Classical liberals defended the rights of entrepreneurs, justifying sweating labor with the possibility of employment and earnings. At the same time, social reformers raised the question of the unethical contracts that workers were forced to enter into with sweatshops. Unfortunately, work under similar conditions exists in the 21st century, and as a rule, the unfairness of labor relations is directly proportional to the helplessness of workers (Aßländer, 2021). Scholars, therefore, consider sweating labor to be a social rather than an economic phenomenon, and this position has been advocated by social reformers since the late 19th century.
Public Charity
Charitable organizations became a popular phenomenon in the early 20th century, driven in part by the suffragettes who sought to change the life of the city inhabitant.
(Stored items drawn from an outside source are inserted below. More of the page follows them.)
[config.mk]
export PLATFORM = sky130hd
export DESIGN_NAME = i2c_bit_level_master
export DESIGN_NICKNAME = d
export VERILOG_FILES = /design/src/sv/i2cbm_pkg.sv /design/src/sv/i2c_bit_level_master.sv /design/src/sv/i2cbm_seq.sv
export SDC_FILE = /design/constraint.sdc
export NUM_CORES = 1
export LEC_CHECK = 0
export ABC_AREA = 0
export BUFFER_PORTS_ARGS = -buffer_cell sky130_fd_sc_hd__buf_2
export CORE_ASPECT_RATIO = 1.5
export CORE_UTILIZATION = 45
export DETAILED_ROUTE_END_ITERATION = 8
export HOLD_SLACK_MARGIN = 0.1
export PLACE_DENSITY_LB_ADDON = 0.3
export SETUP_SLACK_MARGIN = 0.15
export SYNTH_ARGS = -nofsm -noshare
export SYNTH_HDL_FRONTEND = slang
export SYNTH_SLANG_ARGS = --single-unit
[constraint.sdc]
create_clock -name clock -period 3.2 [get_ports clock]
set_input_delay 0 -clock clock [delete_from_list [all_inputs] [get_ports clock]]
set_output_delay 0 -clock clock [all_outputs]
set_load 0.005 [all_outputs]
Public houses began to appear in New York, where everyone could receive legal, financial, or medical assistance, accommodation and meals. One example of such a building is the house on Henry Street on the Lower East Side, which has a history of 125 years of providing the listed services. According to Snyder-Grenier (2021), the house is an inspirational symbol of social struggle, as it has assisted migrants and other groups through all periods of history to the present day. Another example of philanthropy is civic movement “The City Beautiful Movement,” which addressed social issues through beautification, improved traffic and sanitation, and creation of community centers and parks (Fairfield, 2018). Remarkably, the end of the 19th century in New York can be considered the place and time of the first public initiatives to protect citizens.
Conclusion
Thus, it was argued how the problem of urban slums laid the foundation for future social resistance to inhuman living and working conditions. The solution to the problem required the active participation of politicians and civil activists, and resulted in the adoption of laws that established urban planning standards. Unfortunately, over the past 120 years, public and state initiatives made little progress in the fight against poverty, given that practices such as sweating labor still exist. Despite this, respect for migrants as the driving force of society can and should give a new impetus to social development.